1. Daily QA of the system
2. Attachment of the stereotactic frame to the patient’s head
3. Stereotactic imaging using high resolution MRI, CT, or angiogram as required
4. Localization of the images in the Gamma Knife frame of reference
5. Delineation of the target volumes
6. Dose planning and evaluation of the dose plans with all members of the radiosurgery team
7. Treatment delivery
8. Removal of the frame
Answer 14
The neurosurgeon, radiation oncologist, and a medical physicist; all of whom must be trained for Gamma Knife procedures.
Answer 15
Since the Gamma Knife uses cobalt-60, which is made in a nuclear reactor (by-product material), its use is regulated by the Nuclear Regulatory Commission (NRC) or the State Departments of Health for the Agreement States.
Answer 16
Tumor/Disorder | Dose (Gy) |
---|---|
Meningioma | 13–14 |
Pituitary adenoma | Nonsecretory: 14–16 Secretory: 18–25 |
Vestibular Schwannoma | 12–13 |
Arteriovenous Malformation | 14–27 |
Trigeminal Neuralgia | 80–90 (to 100% isodose line) |
Brain Metastases | |
2 cm or less | 20–24 |
2.1–3 cm | 18 |
3.1–4 cm | 15 |
What are the advantages and disadvantages of Gamma Knife versus linac-based stereotactic radiosurgery (SRS)?
Question 18
What special equipment and imaging is required for linac-based stereotactic radiosurgery (SRS)?
Question 19
When might fractionated stereotactic radiosurgery (SRS) be preferable to single session radiosurgery?
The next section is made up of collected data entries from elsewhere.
## src/rtl/oneshot_pkg.sv

```systemverilog
package oneshot_pkg;
  parameter int unsigned OS_WIDTH_W = 16;
  parameter int unsigned OS_GAP_W   = 8;
  parameter int unsigned OS_SYNC_N  = 2;

  // synchroniser lane order per channel
  typedef struct packed {
    logic clr_n;
    logic rise;
    logic fall;
  } os_lane_t;

  localparam os_lane_t OS_LANE_IDLE = '{clr_n: 1'b1, rise: 1'b0, fall: 1'b1};
endpackage

```

## src/rtl/os_sync.sv

```systemverilog
module os_sync #(
  parameter int unsigned W      = 1,
  parameter int unsigned STAGES = 2,
  parameter logic [W-1:0] RST_VAL = '0
) (
  input  logic         clk_i,
  input  logic         rst_ni,
  input  logic [W-1:0] d_i,
  output logic [W-1:0] q_o
);
  logic [W-1:0] stg_q [STAGES];

  generate
    for (genvar s = 0; s < STAGES; s++) begin : g_stage
      if (s == 0) begin : g_first
        always_ff @(posedge clk_i or negedge rst_ni) begin
          if (!rst_ni) stg_q[s] <= RST_VAL;
          else         stg_q[s] <= d_i;
        end
      end else begin : g_next
        always_ff @(posedge clk_i or negedge rst_ni) begin
          if (!rst_ni) stg_q[s] <= RST_VAL;
          else         stg_q[s] <= stg_q[s-1];
        end
      end
    end
  endgenerate

  assign q_o = stg_q[STAGES-1];
endmodule

```

## src/rtl/os_chan.sv

```systemverilog
module os_chan #(
  parameter int unsigned WIDTH_W = 16,
  parameter int unsigned GAP_W   = 8
) (
  input  logic               clk_i,
  input  logic               rst_ni,
  input  logic               fall_s_i,
  input  logic               rise_s_i,
  input  logic               clr_s_ni,
  input  logic               clr_raw_ni,
  input  logic [WIDTH_W-1:0] width_i,
  input  logic [GAP_W-1:0]   min_gap_i,
  output logic               pulse_o,
  output logic               pulse_no
);
  localparam logic [GAP_W-1:0]   GAP_MAX = {GAP_W{1'b1}};
  localparam logic [WIDTH_W-1:0] W_ONE   = WIDTH_W'(1);

  logic               fall_d_q, rise_d_q;
  logic               armed_q;
  logic [WIDTH_W-1:0] cnt_q;
  logic [GAP_W-1:0]   gap_q;
  logic               clr_act, busy, fire, accept;
  logic [WIDTH_W-1:0] load_w;

  always_ff @(posedge clk_i or negedge rst_ni) begin
    if (!rst_ni) begin
      fall_d_q <= 1'b1;
      rise_d_q <= 1'b0;
    end else begin
      fall_d_q <= fall_s_i;
      rise_d_q <= rise_s_i;
    end
  end

  // raw clear stops the count at the first edge it spans
  assign clr_act = !clr_s_ni || !clr_raw_ni;
  assign busy    = (cnt_q != '0);
  assign fire    = (fall_d_q & ~fall_s_i & rise_s_i) |
                   (~rise_d_q & rise_s_i & ~fall_s_i);
  assign accept  = fire && armed_q && !clr_act && (!busy || gap_q >= min_gap_i);
  assign load_w  = (width_i == '0) ? W_ONE : width_i;

  always_ff @(posedge clk_i or negedge rst_ni) begin
    if (!rst_ni)        armed_q <= 1'b0;
    else if (!clr_s_ni) armed_q <= 1'b1;
  end

  always_ff @(posedge clk_i or negedge rst_ni) begin
    if (!rst_ni)      cnt_q <= '0;
    else if (clr_act) cnt_q <= '0;
    else if (accept)  cnt_q <= load_w;
    else if (busy)    cnt_q <= cnt_q - W_ONE;
  end

  always_ff @(posedge clk_i or negedge rst_ni) begin
    if (!rst_ni)               gap_q <= GAP_MAX;
    else if (clr_act)          gap_q <= GAP_MAX;
    else if (accept)           gap_q <= GAP_W'(1);
    else if (gap_q != GAP_MAX) gap_q <= gap_q + GAP_W'(1);
  end

  assign pulse_o  = busy & clr_raw_ni;
  assign pulse_no = ~pulse_o;
endmodule

```

## src/rtl/retrig_oneshot.sv

```systemverilog
module retrig_oneshot
  import oneshot_pkg::*;
#(
  parameter int unsigned NUM_CH = 2
) (
  input  logic                         clk_i,
  input  logic                         rst_ni,
  input  logic [NUM_CH-1:0]            clr_ni,
  input  logic [NUM_CH-1:0]            fall_trig_i,
  input  logic [NUM_CH-1:0]            rise_trig_i,
  input  logic [NUM_CH*OS_WIDTH_W-1:0] width_i,
  input  logic [NUM_CH*OS_GAP_W-1:0]   min_gap_i,
  output logic [NUM_CH-1:0]            pulse_o,
  output logic [NUM_CH-1:0]            pulse_no
);
  localparam int unsigned LANE_W = $bits(os_lane_t);

  generate
    for (genvar c = 0; c < NUM_CH; c++) begin : g_ch
      os_lane_t lane_raw, lane_s;

      assign lane_raw = '{clr_n: clr_ni[c], rise: rise_trig_i[c], fall: fall_trig_i[c]};

      os_sync #(
        .W      (LANE_W),
        .STAGES (OS_SYNC_N),
        .RST_VAL(OS_LANE_IDLE)
      ) u_sync (
        .clk_i (clk_i),
        .rst_ni(rst_ni),
        .d_i   (lane_raw),
        .q_o   (lane_s)
      );

      os_chan #(
        .WIDTH_W(OS_WIDTH_W),
        .GAP_W  (OS_GAP_W)
      ) u_chan (
        .clk_i     (clk_i),
        .rst_ni    (rst_ni),
        .fall_s_i  (lane_s.fall),
        .rise_s_i  (lane_s.rise),
        .clr_s_ni  (lane_s.clr_n),
        .clr_raw_ni(clr_ni[c]),
        .width_i   (width_i[c*OS_WIDTH_W +: OS_WIDTH_W]),
        .min_gap_i (min_gap_i[c*OS_GAP_W +: OS_GAP_W]),
        .pulse_o   (pulse_o[c]),
        .pulse_no  (pulse_no[c])
      );
    end
  endgenerate
endmodule

```

## config.mk

```make
export PLATFORM = sky130hd
export DESIGN_NAME = retrig_oneshot
export DESIGN_NICKNAME = d
export VERILOG_FILES = /design/src/rtl/oneshot_pkg.sv /design/src/rtl/os_sync.sv /design/src/rtl/os_chan.sv /design/src/rtl/retrig_oneshot.sv
export SDC_FILE = /design/constraint.sdc
export NUM_CORES = 1
export LEC_CHECK = 0
export BUFFER_PORTS_ARGS = -buffer_cell sky130_fd_sc_hd__buf_4
export CORE_MARGIN = 5
export CORE_UTILIZATION = 55
export DETAILED_ROUTE_END_ITERATION = 10
export GPL_TIMING_DRIVEN = 0
export PLACE_DENSITY = 0.78
export SLEW_MARGIN = 0
export SYNTH_ARGS = -nofsm -noshare
export SYNTH_HDL_FRONTEND = slang
export SYNTH_HIERARCHICAL = 1
export SYNTH_SLANG_ARGS = --single-unit
export TNS_END_PERCENT = 5
```

## constraint.sdc

```tcl
create_clock -name clk_i -period 2.8 [get_ports clk_i]
set_input_delay 0.42 -clock clk_i [delete_from_list [all_inputs] [get_ports clk_i]]
set_output_delay 0.42 -clock clk_i [all_outputs]
set_load 0.01 [all_outputs]
```

==> impl_metrics.csv <==
group,metric,value,unit
clock_tree,cts.hold.buffers_added,0,
layout,drive_gt1_share,28.67,%
grt,grt_max_degree,67,
yosys,synth_edf_count,0,
routing,drt_iter0_drc,172,
routing,via_per_inst,5.609,
worst_setup_path,crit_start,"g_ch[0].u_chan/cnt_q[0]",
grt,grt_pass1_vias,3048,
power_and_ir_drop,combPwrFrac,52.1,%
routing,wl_per_cell,15.15,microns
sta,setup_slack,0.2640,ns
grt,antenna_found_initial,0,
worst_setup_path,cp_num_buf_inv,3,
grt,grt_first_pass_wirelength,13.76,mm
sta,fin_crit,2.536,ns
clock_tree,clockBufferDepth,2,
routing,dr.pass1.iters,4,
worst_setup_path,cp_slowest_stage_delay,0.45,ns
grt,grt_use_total,20.04,%
power_and_ir_drop,p_sw,2.262,mW
sta,fin_skew,0.009660,ns
min_path,hp-class,"input port to asynchronous set/reset pin",
yosys,yosysSeqAreaShare,44.75,%
sta,grt_setup_unrepaired,"no",
worst_setup_path,start_kind,"flip-flop",
power_and_ir_drop,internal-power,3.291,mW
worst_setup_path,end_kind,"output port",
floorplan,coreArea,6719,sq um
clock_tree,cts_tree,"yes",
layout,nNetsFinal,530,
worst_setup_path,path_max_fanout,5,
worst_setup_path,slowest_stage,"dfrtp_1",
routing,ant_nets,0,
worst_setup_path,r2r-start,"g_ch[1].u_chan/gap_q[0]",
floorplan,row_count,30,
routing,vias,3012,
grt,overflow,0,
yosys,synth.avg_cell_area,9.852,sq um
placed_design,numPortBuffers,59,
clock_tree,clk_latency,0.33,ns
layout,fill_cells,538,
clock_tree,cts_max_level,3,
power_and_ir_drop,ir_worst_vdd,0.0006560,V
yosys,ys_async_sr_fraction,100.0,%
floorplan,die_w,92.72,microns
clock_tree,cts_resized,0,
power_and_ir_drop,powerDensity,1221,nW/um^2
clock_tree,clk_pin_slew_worst_paths,0.07,ns
sta,period_share,90.57,%
flow_run,drv_cap,0,
sta,setup_viol,0,
placed_design,gp_congestion,0.8476,
yosys,syn_area,3764,sq um
routing,drc,0,
clock_tree,cts_root_buf,"clkbuf_8",
clock_tree,cts.sinks,66,
worst_setup_path,r2r_cells,9,
layout,antenna_cells,0,
floorplan,die_y,92.72,microns
routing,wirelength,8.134,mm
worst_setup_path,critPathRequiredTime,2.38,ns
sta,finalMaxSlewViolations,0,
yosys,synthCells,382,
placed_design,dp_slack,0.5012,ns
yosys,yosys.cell_types.count,40,
yosys,ys_ff_latch,66,
power_and_ir_drop,pwr-share-seq,30.5,%
yosys,syn_nets,460,
sta,hold_violations,0,
sta,slew_headroom,46.31,%
sta,clock.fmax,394.3,MHz
placed_design,dp_hpwl,5.964,mm
yosys,yosys_warnings,6,
sta,worst_pin_slew,0.8053,ns
worst_setup_path,worst_r2r_endpoint,"g_ch[1].u_chan/cnt_q[12]",
clock_tree,cts_buffers,9,
worst_setup_path,r2r_slack,0.47,ns
power_and_ir_drop,p_clk_share,17.4,%
worst_setup_path,critPathMostFrequentCell,"inv_1",
worst_setup_path,arrival,2.12,ns
floorplan,boundaryPins,60,
clock_tree,cts_setup_buffers,0,
power_and_ir_drop,p_leak,2.101,nW
floorplan,die_area,8597,sq um
worst_setup_path,worstSetupPathType,"flip-flop to output port",
worst_setup_path,path_cells,"inv_1 -> ha_1 -> nor4b_1 -> nand4_1 -> nand2_1 -> inv_1 -> buf_4",
layout,fin_util,67.69,%
sta,fin_tns_setup,0,ns
power_and_ir_drop,swShare,40.73,%
floorplan,start_util,56.01,%
layout,synthToLayoutAreaGrowth,20.84,%
yosys,synth_flop_cell,"dfrtp_1",
worst_setup_path,path_delay_family,"simple AND/OR/NAND/NOR gates",
run_status,outcome,"finished, final reports clean",
==> state kept, by name, summed over array words and instances (netlist names) <==
signal,count
g_ch.u_sync/q_o,6
g_ch.u_chan/cnt_q,32
g_ch.u_chan/gap_q,16
g_ch.u_chan/rise_d_q,2
g_ch.u_chan/fall_d_q,2
g_ch.u_chan/armed_q,2
g_ch.u_sync/stg_q,6
==> placed cells by master, fill, tap and decap left out, types with 14 or more instances in the layout <==
cell type	instances
a21oi_1	14
buf_4	67
dfrtp_1	40
dfstp_2	26
ha_1	22
inv_1	26
nand2_1	50
o21ai_0	30
xnor2_1	20
xor2_1	14
==> per-layer routing <==
layer / routed length [microns] / share of wire, % / track usage, % / up-vias
li1: - / - / - / 1492
met1: 3587 / 44 / 25.26 / 1463
met2: 4197 / 52 / 34.14 / 53
met3: 286 / 3.5 / 4.062 / 4
met4: 62 / 0.76 / 7.204 / 0
met5: 0 / 0 / 0 / -
==> per-stage QoR <==
| step | total power, mW | hold WS, ns | area (sq um) | std cells |
|---|---|---|---|---|
| 6_report | 5.553 | 0.1777 | 4548 | 537 |
| 4_1_cts | 5.559 | 0.1824 | 4548 | 537 |
| 3_5_place_dp | 4.539 | 0.3418 | 4307 | 521 |
| 2_1_floorplan | 3.892 | 0.1244 | 3764 | 382 |
| 3_3_place_gp | 4.417 | 0.3349 | 4307 | 521 |
| 5_1_grt | 6.036 | 0.1652 | 4548 | 537 |
==> worst max-delay path by stage <==
stage / to / slack, ns / cells past startpoint
2_1_floorplan: g_ch[0].u_chan/cnt_q[1] / 0.77 / 8
3_3_place_gp: g_ch[1].u_chan/cnt_q[9] / 0.56 / 9
5_1_grt: pulse_o[0] / 0.1 / 5
3_5_place_dp: g_ch[1].u_chan/cnt_q[12] / 0.50 / 9
6_report: pulse_o[0] / 0.26 / 7
4_1_cts: pulse_o[0] / 0.28 / 7
==> logic make-up (layout without fill, tap and decap cells) <==
kind of cell	Yosys count	count (layout)	synth area share, %
buffers and inverters	38	113	5.386
AO/OA/AOI/OAI	74	74	12.90
AND/OR/NAND/NOR	140	140	19.48
multiplexers	8	8	2.261
adder cells (fa/ha/maj)	22	22	7.314
XOR/XNOR	34	34	7.912
flip-flops	66	66	44.75
==> power groups by stage <==
stage	sequential [mW]	clock (mW)	combinational, mW
floorplan	1.61	0	2.29
global placement	1.68	0	2.74
detailed placement	1.70	0	2.84
CTS	1.69	0.981	2.89
global route	1.75	1.03	3.26
finish	1.70	0.965	2.89
==> final cells by class <==
class / count / area [sq um] / share of cell area, %
Clock buffer: 9 / 123.9 / 2.724
Sequential cell: 66 / 1684 / 37.03
Multi-Input combinational cell: 278 / 1877 / 41.27
Tap cell: 80 / 100.1 / 2.201
Buffer: 12 / 105.1 / 2.311
Timing Repair Buffer: 59 / 442.9 / 9.739
Inverter: 26 / 97.59 / 2.146
Clock inverter: 7 / 117.6 / 2.586
==> synthesized netlist by cell type, drive strengths merged, types with 10 or more instances <==
library cell / number / area, sq um
nand2: 52 / 200.2
o21ai: 36 / 195.2
ha: 22 / 275.3
nand3: 12 / 60.06
buf: 12 / 105.1
dfstp: 26 / 683.2
inv: 26 / 97.59
dfrtp: 40 / 1001
xnor2: 20 / 175.2
a31oi: 10 / 62.56
a21oi: 14 / 70.07
nor3: 12 / 60.06
nor2: 12 / 45.04
nor4: 16 / 125.1
xor2: 14 / 122.6
nand4: 12 / 75.07
Note: power is estimated with default switching activity, not from simulation.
Type | Main Advantages | Main Disadvantages |
---|---|---|
Gamma Knife | High accuracy and precision; Less moving parts—easier QA; Used for about 50 years—much experience; Reliability of the machine—little down time | Brain only; Usually single session only; Can be used for multifractionation with Extend but no image-guided radiation therapy (IGRT) capabilities; Needs to change sources in 5–6 years; Radiation safety precautions |
Linac-based SRS | Single or fractionated treatments; image-guided radiation therapy (IGRT) capabilities; Treatment of extracranial sites | With a heavy gantry, it is more difficult to maintain SRS required tolerance; Time needed for QA; Different manufacturers—more difficult to generalize collected data |
Answer 18
1. High definition multileaf collimators (MLC) (leaf width of 2.5 mm) or circular cones with diameters from 4 to 30 mm
2. Image-guidance systems like planar X-ray based, cone-beam CT (CBCT), optical, or ultrasound-based
3. Electronic portal image detectors (EPID) or films
Answer 19
1. For brain tumors with maximum dimension more than 4 cm
2. For lesions that are located very near to critical organs like optic apparatus, the full clinical dose to the target cannot be achieved without exceeding max safe dose of organ-at-risk (OAR).
3. For retreatments
Question 2
Why is total body irradiation (TBI) used and what is the typical dose range used?
Question 3
What is the most common prescription in total body irradiation (TBI)?
Question 4
Where is the dose prescription point usually located for anterior–posterior and posterior–anterior (AP/PA) fields with stationary photon beams for total body irradiation (TBI)?
TBI is a special radiotherapeutic technique, which delivers to a patient’s whole body a uniform dose to within ±10% of the prescribed dose.
Answer 2
It is used as a conditioning regimen for hematopoietic stem cell transplantation. TBI can serve to eradicate any residual cancer and immunosuppress the host so that it cannot reject the allogeneic donor stem cells. 2 to 15 Gy is the typical dose range that is used in conjunction with chemotherapy.